Reconstruction and validation of entire virus model with complete genome from mixed resolution cryo-EM density

Vladimir Farafonov, Michael Stich, Dmitry  Nerukh*

*Corresponding author for this work

Research output: Contribution to journalArticlepeer-review


It is very difficult to reconstruct computationally a large biomolecular complex in its biological entirety from experimental data. The resulting atomistic model should not contain gaps structurally and it should yield stable dynamics. We, for the first time, reconstruct from published incomplete cryo-EM density a complete MS2 virus at atomistic resolution, that is, the capsid with the genome, and validate the result by all-atom Molecular Dynamics with explicit water. The available experimental data includes a high resolution protein capsid and an inhomogeneously resolved genome map. For the genomic RNA, apart from 16 hairpins with atomistic resolution, the strands near the capsid’s inner surface were resolved up to the nucleic backbone level, and the innermost density was completely unresolved. As a result, only 242 nucleotides (out of 3569) were positioned, while only a fragmented backbone was outlined for the rest of the genome, making a detailed model reconstruction necessary. For model reconstruction, in addition to the available atomistic structure information, we extensively used the predicted secondary structure of the genome (base pairing). The technique was based on semi-automatic building of relatively large strands of RNA with subsequent manual positioning over the traced backbone.

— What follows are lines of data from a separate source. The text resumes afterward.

## src/rtl/tcg_pkg.sv

```systemverilog
package tcg_pkg;
  typedef enum logic [1:0] {
    CAT_POST    = 2'd0,
    CAT_NONPOST = 2'd1,
    CAT_CPL     = 2'd2,
    CAT_NONE    = 2'd3
  } cat_e;

  localparam int NUM_CAT = 3;
  localparam int BYTES_PER_CREDIT_LOG2 = 2;
endpackage

```

## src/rtl/tcg_data_need.sv

```systemverilog
module tcg_data_need #(
  parameter int LEN_W = 12,
  parameter int DAT_W = 12
) (
  input  logic [LEN_W-1:0] len,
  input  logic             has_data,
  output logic [DAT_W-1:0] need
);
  localparam int SUM_W = LEN_W + 1;
  localparam int RND   = (1 << tcg_pkg::BYTES_PER_CREDIT_LOG2) - 1;

  logic [SUM_W-1:0] rounded;

  always_comb begin
    rounded = ({1'b0, len} + SUM_W'(RND)) >> tcg_pkg::BYTES_PER_CREDIT_LOG2;
    if (has_data) need = DAT_W'(rounded);
    else          need = '0;
  end
endmodule

```

## src/rtl/tcg_credit_pool.sv

```systemverilog
module tcg_credit_pool #(
  parameter int W = 8
) (
  input  logic         clk,
  input  logic         rst_n,
  input  logic         init_load,
  input  logic [W-1:0] init_val,
  input  logic         add_en,
  input  logic [W-1:0] add_val,
  input  logic         take_en,
  input  logic [W-1:0] take_val,
  input  logic [W-1:0] need,
  output logic         covers
);
  logic [W-1:0] limit_q, limit_d;
  logic [W-1:0] used_q, used_d;
  logic [W-1:0] avail;
  logic         inf_q, inf_d;
  logic         upd_en;

  always_comb begin
    limit_d = limit_q;
    used_d  = used_q;
    inf_d   = inf_q;
    if (init_load) begin
      limit_d = init_val;
      used_d  = '0;
      inf_d   = (init_val == '0);
    end else begin
      if (add_en && !inf_q)  limit_d = limit_q + add_val;
      if (take_en && !inf_q) used_d  = used_q + take_val;
    end
    upd_en = init_load | add_en | take_en;
    avail  = limit_q - used_q;
    covers = inf_q | (avail >= need);
  end

  always_ff @(posedge clk or negedge rst_n) begin
    if (!rst_n) begin
      limit_q <= '0;
      used_q  <= '0;
      inf_q   <= 1'b0;
    end else if (upd_en) begin
      limit_q <= limit_d;
      used_q  <= used_d;
      inf_q   <= inf_d;
    end
  end
endmodule

```

## src/rtl/tx_credit_gate.sv

```systemverilog
module tx_credit_gate #(
  parameter int HDR_W = 8,
  parameter int DAT_W = 12,
  parameter int LEN_W = 12
) (
  input  logic             clk,
  input  logic             rst_n,
  input  logic             init_valid,
  input  logic [1:0]       init_cat,
  input  logic [HDR_W-1:0] init_hdr,
  input  logic [DAT_W-1:0] init_dat,
  input  logic             init_done,
  input  logic             upd_valid,
  input  logic [1:0]       upd_cat,
  input  logic [HDR_W-1:0] upd_hdr,
  input  logic [DAT_W-1:0] upd_dat,
  input  logic             req_valid,
  input  logic [1:0]       req_cat,
  input  logic             req_has_data,
  input  logic [LEN_W-1:0] req_len,
  output logic             send_ok,
  output logic             tx_take
);
  import tcg_pkg::*;

  logic [1:0]       rst_sync_q;
  logic             rst_s_n;
  logic             link_q, link_d;
  logic [DAT_W-1:0] dat_need;
  logic [NUM_CAT-1:0] hdr_cov, dat_cov;
  logic             cat_ok;

  // asynchronous assert, synchronous release
  always_ff @(posedge clk or negedge rst_n) begin
    if (!rst_n) rst_sync_q <= 2'b00;
    else        rst_sync_q <= {rst_sync_q[0], 1'b1};
  end
  assign rst_s_n = rst_sync_q[1];

  always_comb link_d = link_q | init_done;

  always_ff @(posedge clk or negedge rst_s_n) begin
    if (!rst_s_n)     link_q <= 1'b0;
    else if (!link_q) link_q <= link_d;
  end

  tcg_data_need #(.LEN_W(LEN_W), .DAT_W(DAT_W)) need_i (
    .len      (req_len),
    .has_data (req_has_data),
    .need     (dat_need)
  );

  for (genvar c = 0; c < NUM_CAT; c++) begin : g_cat
    logic ld, add, take;
    always_comb begin
      ld   = init_valid && !link_q && (init_cat == 2'(c));
      add  = upd_valid && link_q && (upd_cat == 2'(c));
      take = tx_take && (req_cat == 2'(c));
    end

    tcg_credit_pool #(.W(HDR_W)) hdr_i (
      .clk (clk), .rst_n (rst_s_n),
      .init_load (ld),   .init_val (init_hdr),
      .add_en    (add),  .add_val  (upd_hdr),
      .take_en   (take), .take_val (HDR_W'(1)),
      .need      (HDR_W'(1)),
      .covers    (hdr_cov[c])
    );

    tcg_credit_pool #(.W(DAT_W)) dat_i (
      .clk (clk), .rst_n (rst_s_n),
      .init_load (ld),   .init_val (init_dat),
      .add_en    (add),  .add_val  (upd_dat),
      .take_en   (take), .take_val (dat_need),
      .need      (dat_need),
      .covers    (dat_cov[c])
    );
  end

  always_comb begin
    cat_ok = 1'b0;
    for (int c = 0; c < NUM_CAT; c++) begin
      if (req_cat == 2'(c)) cat_ok = hdr_cov[c] & dat_cov[c];
    end
    send_ok = link_q & cat_ok;
    tx_take = req_valid & send_ok;
  end
endmodule

```
===== src/rtl/bkpt_pkg.sv =====
package bkpt_pkg;

  typedef enum logic [3:0] {
    ST_OFF   = 4'b0000,
    ST_WAIT1 = 4'b0001,
    ST_HIT1  = 4'b0010,
    ST_WAIT2 = 4'b0101,
    ST_HIT2  = 4'b0110
  } seq_state_e;

  typedef enum logic [1:0] {
    RSP_TRACE = 2'b00,
    RSP_IRQ   = 2'b01,
    RSP_HALT  = 2'b10,
    RSP_TRC2  = 2'b11
  } resp_e;

  typedef enum logic [1:0] {
    AM_EQ   = 2'b00,
    AM_IN   = 2'b01,
    AM_OUT  = 2'b10,
    AM_EQ2  = 2'b11
  } amode_e;

  typedef enum logic [1:0] {
    LW_FULL = 2'b00,
    LW_HALF = 2'b01,
    LW_BYTE = 2'b10,
    LW_RSV  = 2'b11
  } lane_w_e;

  typedef enum logic [2:0] {
    SEL_CFG   = 3'd0,
    SEL_ALO   = 3'd1,
    SEL_AHI   = 3'd2,
    SEL_ATTR  = 3'd3,
    SEL_DVAL  = 3'd4,
    SEL_DMASK = 3'd5,
    SEL_PVAL  = 3'd6,
    SEL_PMASK = 3'd7
  } reg_sel_e;

  // configuration field positions
  localparam int CF_L1     = 0;   // 3 bits {pc,data,addr}
  localparam int CF_L2     = 3;   // 3 bits
  localparam int CF_RESP   = 6;   // 2 bits
  localparam int CF_AMODE  = 8;   // 2 bits
  localparam int CF_LWID   = 10;  // 2 bits
  localparam int CF_LIDX   = 12;  // 2 bits
  localparam int CF_DINV   = 14;
  localparam int CF_PINV   = 15;
  localparam int CF_AQUAL  = 16;
  localparam int CF_LOCK   = 31;

  localparam int ATTR_W    = 6;   // {size[1:0], type[3:0]}
  localparam int ATTR_MSK  = 8;

  typedef struct packed {
    logic pc;
    logic data;
    logic addr;
  } lvl_en_t;

endpackage


===== src/rtl/bkpt_addr_cmp.sv =====
module bkpt_addr_cmp
  import bkpt_pkg::*;
#(
  parameter int AW = 32
) (
  input  logic [AW-1:0]     addr,
  input  logic [AW-1:0]     lo,
  input  logic [AW-1:0]     hi,
  input  amode_e            mode,
  input  logic              qual_en,
  input  logic [ATTR_W-1:0] attr_val,
  input  logic [ATTR_W-1:0] attr_ign,
  input  logic [1:0]        bsize,
  input  logic [3:0]        btype,
  output logic              hit
);
  logic in_win, addr_ok, attr_ok;

  always_comb begin
    in_win = (addr >= lo) && (addr <= hi);
    unique case (mode)
      AM_IN:   addr_ok = in_win;
      AM_OUT:  addr_ok = !in_win;
      default: addr_ok = (addr == lo);
    endcase
    attr_ok = !qual_en ||
              ((({bsize, btype} ^ attr_val) & ~attr_ign) == '0);
    hit = addr_ok && attr_ok;
  end
endmodule


===== src/rtl/bkpt_data_cmp.sv =====
module bkpt_data_cmp
  import bkpt_pkg::*;
#(
  parameter int LANES  = 4,
  parameter int LANE_W = 8,
  localparam int DW    = LANES * LANE_W,
  localparam int LIDX  = $clog2(LANES),
  localparam int HALVES = LANES / 2
) (
  input  logic [DW-1:0]   data,
  input  logic [DW-1:0]   val,
  input  logic [DW-1:0]   ign,
  input  lane_w_e         width,
  input  logic [LIDX-1:0] idx,
  input  logic            invert,
  output logic            hit
);
  logic [LANES-1:0]  lane_eq;
  logic [HALVES-1:0] half_eq;
  logic              raw;

  for (genvar k = 0; k < LANES; k++) begin : g_lane
    assign lane_eq[k] =
      (((data[k*LANE_W +: LANE_W] ^ val[k*LANE_W +: LANE_W])
        & ~ign[k*LANE_W +: LANE_W]) == '0);
  end

  for (genvar w = 0; w < HALVES; w++) begin : g_half
    assign half_eq[w] = lane_eq[2*w] & lane_eq[2*w+1];
  end

  always_comb begin
    unique case (width)
      LW_HALF: raw = half_eq[idx[LIDX-1:1]];
      LW_BYTE: raw = lane_eq[idx];
      default: raw = &lane_eq;
    endcase
    hit = raw ^ invert;
  end
endmodule


===== src/rtl/bkpt_pc_cmp.sv =====
module bkpt_pc_cmp #(
  parameter int AW = 32
) (
  input  logic [AW-1:0] pc,
  input  logic [AW-1:0] val,
  input  logic [AW-1:0] ign,
  input  logic          invert,
  output logic          hit
);
  logic eq;
  always_comb begin
    eq  = (((pc ^ val) & ~ign) == '0);
    hit = eq ^ invert;
  end
endmodule


===== src/rtl/bkpt_seq.sv =====
module bkpt_seq
  import bkpt_pkg::*;
(
  input  logic       clk,
  input  logic       rst_n,
  input  logic       restart,
  input  logic       restart_on,
  input  logic       two_level,
  input  resp_e      resp,
  input  logic       l1_hit,
  input  logic       l1_pc,
  input  logic       l2_hit,
  input  logic       l2_pc,
  output logic [3:0] status,
  output logic       trig_trace,
  output logic       trig_irq,
  output logic       trig_halt,
  output logic       trig_precise
);
  seq_state_e st;
  logic       fire, fire_pc;

  always_comb begin
    fire    = 1'b0;
    fire_pc = 1'b0;
    if (!restart) begin
      if (st == ST_WAIT1 && !two_level && l1_hit) begin
        fire    = 1'b1;
        fire_pc = l1_pc;
      end else if (st == ST_WAIT2 && l2_hit) begin
        fire    = 1'b1;
        fire_pc = l2_pc;
      end
    end
  end

  always_ff @(posedge clk) begin
    if (!rst_n) begin
      st           <= ST_OFF;
      trig_trace   <= 1'b0;
      trig_irq     <= 1'b0;
      trig_halt    <= 1'b0;
      trig_precise <= 1'b0;
    end else begin
      trig_trace <= fire;
      trig_irq   <= fire && (resp == RSP_IRQ);
      trig_halt  <= fire && (resp == RSP_HALT);
      if (fire) trig_precise <= fire_pc;
      if (restart) begin
        st <= restart_on ? ST_WAIT1 : ST_OFF;
      end else begin
        unique case (st)
          ST_WAIT1: if (l1_hit) st <= two_level ? ST_WAIT2 : ST_HIT1;
          ST_WAIT2: if (l2_hit) st <= ST_HIT2;
          default:  st <= st;
        endcase
      end
    end
  end

  assign status = st;
endmodule


===== src/rtl/bkpt_trigger_unit.sv =====
module bkpt_trigger_unit
  import bkpt_pkg::*;
#(
  parameter int AW     = 32,
  parameter int LANES  = 4,
  parameter int LANE_W = 8,
  localparam int DW    = LANES * LANE_W,
  localparam int LIDX  = $clog2(LANES)
) (
  input  logic          clk,
  input  logic          rst_n,
  input  logic          wr_en,
  input  logic          wr_from_dbg,
  input  logic [2:0]    wr_sel,
  input  logic [DW-1:0] wr_data,
  input  logic          bus_valid,
  input  logic [AW-1:0] bus_addr,
  input  logic [DW-1:0] bus_data,
  input  logic [1:0]    bus_size,
  input  logic [3:0]    bus_type,
  input  logic          pc_valid,
  input  logic [AW-1:0] pc_addr,
  output logic [3:0]    status,
  output logic          trig_trace,
  output logic          trig_irq,
  output logic          trig_halt,
  output logic          trig_precise
);
  logic [31:0]         cfg;
  logic [AW-1:0]       a_lo, a_hi, p_val, p_ign;
  logic [DW-1:0]       d_val, d_ign;
  logic [ATTR_W-1:0]   at_val, at_ign;
  logic                wr_ok, cfg_load;
  logic                a_hit, d_hit, p_hit;
  lvl_en_t             en1, en2;
  logic                l1_hit, l1_pc, l2_hit, l2_pc;

  assign wr_ok    = wr_en && (wr_from_dbg || !cfg[CF_LOCK]);
  assign cfg_load = wr_ok && (wr_sel == SEL_CFG);

  always_ff @(posedge clk) begin
    if (!rst_n) begin
      cfg    <= '0;
      a_lo   <= '0;
      a_hi   <= '0;
      at_val <= '0;
      at_ign <= '0;
      d_val  <= '0;
      d_ign  <= '0;
      p_val  <= '0;
      p_ign  <= '0;
    end else if (wr_ok) begin
      unique case (reg_sel_e'(wr_sel))
        SEL_CFG: begin
          cfg[30:0]    <= wr_data[30:0];
          cfg[CF_LOCK] <= wr_from_dbg ? wr_data[CF_LOCK] : cfg[CF_LOCK];
        end
        SEL_ALO:   a_lo  <= wr_data[AW-1:0];
        SEL_AHI:   a_hi  <= wr_data[AW-1:0];
        SEL_ATTR: begin
          at_val <= wr_data[ATTR_W-1:0];
          at_ign <= wr_data[ATTR_MSK +: ATTR_W];
        end
        SEL_DVAL:  d_val <= wr_data;
        SEL_DMASK: d_ign <= wr_data;
        SEL_PVAL:  p_val <= wr_data[AW-1:0];
        default:   p_ign <= wr_data[AW-1:0];
      endcase
    end
  end

  bkpt_addr_cmp #(.AW(AW)) u_acmp (
    .addr     (bus_addr),
    .lo       (a_lo),
    .hi       (a_hi),
    .mode     (amode_e'(cfg[CF_AMODE +: 2])),
    .qual_en  (cfg[CF_AQUAL]),
    .attr_val (at_val),
    .attr_ign (at_ign),
    .bsize    (bus_size),
    .btype    (bus_type),
    .hit      (a_hit)
  );

  bkpt_data_cmp #(.LANES(LANES), .LANE_W(LANE_W)) u_dcmp (
    .data   (bus_data),
    .val    (d_val),
    .ign    (d_ign),
    .width  (lane_w_e'(cfg[CF_LWID +: 2])),
    .idx    (cfg[CF_LIDX +: LIDX]),
    .invert (cfg[CF_DINV]),
    .hit    (d_hit)
  );

  bkpt_pc_cmp #(.AW(AW)) u_pcmp (
    .pc     (pc_addr),
    .val    (p_val),
    .ign    (p_ign),
    .invert (cfg[CF_PINV]),
    .hit    (p_hit)
  );

  assign en1 = lvl_en_t'(cfg[CF_L1 +: 3]);
  assign en2 = lvl_en_t'(cfg[CF_L2 +: 3]);

  always_comb begin
    l1_pc  = pc_valid && en1.pc && p_hit;
    l1_hit = l1_pc ||
             (bus_valid && (en1.addr || en1.data) &&
              (!en1.addr || a_hit) && (!en1.data || d_hit));
    l2_pc  = pc_valid && en2.pc && p_hit;
    l2_hit = l2_pc ||
             (bus_valid && (en2.addr || en2.data) &&
              (!en2.addr || a_hit) && (!en2.data || d_hit));
  end

  bkpt_seq u_seq (
    .clk          (clk),
    .rst_n        (rst_n),
    .restart      (cfg_load),
    .restart_on   (wr_data[CF_L1 +: 3] != 3'b000),
    .two_level    (en2 != '0),
    .resp         (resp_e'(cfg[CF_RESP +: 2])),
    .l1_hit       (l1_hit),
    .l1_pc        (l1_pc),
    .l2_hit       (l2_hit),
    .l2_pc        (l2_pc),
    .status       (status),
    .trig_trace   (trig_trace),
    .trig_irq     (trig_irq),
    .trig_halt    (trig_halt),
    .trig_precise (trig_precise)
  );
endmodule


===== config.mk =====
export PLATFORM = sky130hd
export DESIGN_NAME = bkpt_trigger_unit
export DESIGN_NICKNAME = d
export VERILOG_FILES = /design/src/rtl/bkpt_pkg.sv /design/src/rtl/bkpt_addr_cmp.sv /design/src/rtl/bkpt_data_cmp.sv /design/src/rtl/bkpt_pc_cmp.sv /design/src/rtl/bkpt_seq.sv /design/src/rtl/bkpt_trigger_unit.sv
export SDC_FILE = /design/constraint.sdc
export NUM_CORES = 1
export LEC_CHECK = 0
export CAP_MARGIN = 20
export CORE_MARGIN = 2
export CORE_UTILIZATION = 55
export DETAILED_ROUTE_END_ITERATION = 10
export HOLD_SLACK_MARGIN = 0.08
export PLACE_DENSITY = 0.82
export SYNTH_ARGS = -nofsm -noshare
export SYNTH_HDL_FRONTEND = slang
export SYNTH_SLANG_ARGS = --single-unit

===== constraint.sdc =====
create_clock -name clk -period 6.25 [get_ports clk]
set_clock_uncertainty 0.05 [all_clocks]
set_input_delay 1.875 -clock clk [delete_from_list [all_inputs] [get_ports clk]]
set_output_delay 1.875 -clock clk [all_outputs]
set_load 0.02 [all_outputs]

The entire virus structure (capsid+genome) was validated by a Molecular Dynamics run in physiological solution with ions at standard conditions confirming the stability of the model.
Original languageEnglish
Pages (from-to)152-167
JournalFaraday Discussions
Early online date12 Apr 2022
Publication statusPublished - 1 Nov 2022

Bibliographical note

This article is licensed under a Creative Commons Attribution 3.0 Unported Licence

Funding Information:
We acknowledge the use of Athena at HPC Midlands+, which was funded by the EPSRC on grant EP/P020232/1, in this research, as part of the HPC Midlands+ consortium. V. F. acknowledges the support from the Ministry of Education and Science of Ukraine (grant number 0120U101064). The collaboration was supported by the program H2020-MSCA-RISE-2018, project AMR-TB, grant ID: 823922. We acknowledge support from the EPSRC grant EP/M02735X/1 (AMR4AMR).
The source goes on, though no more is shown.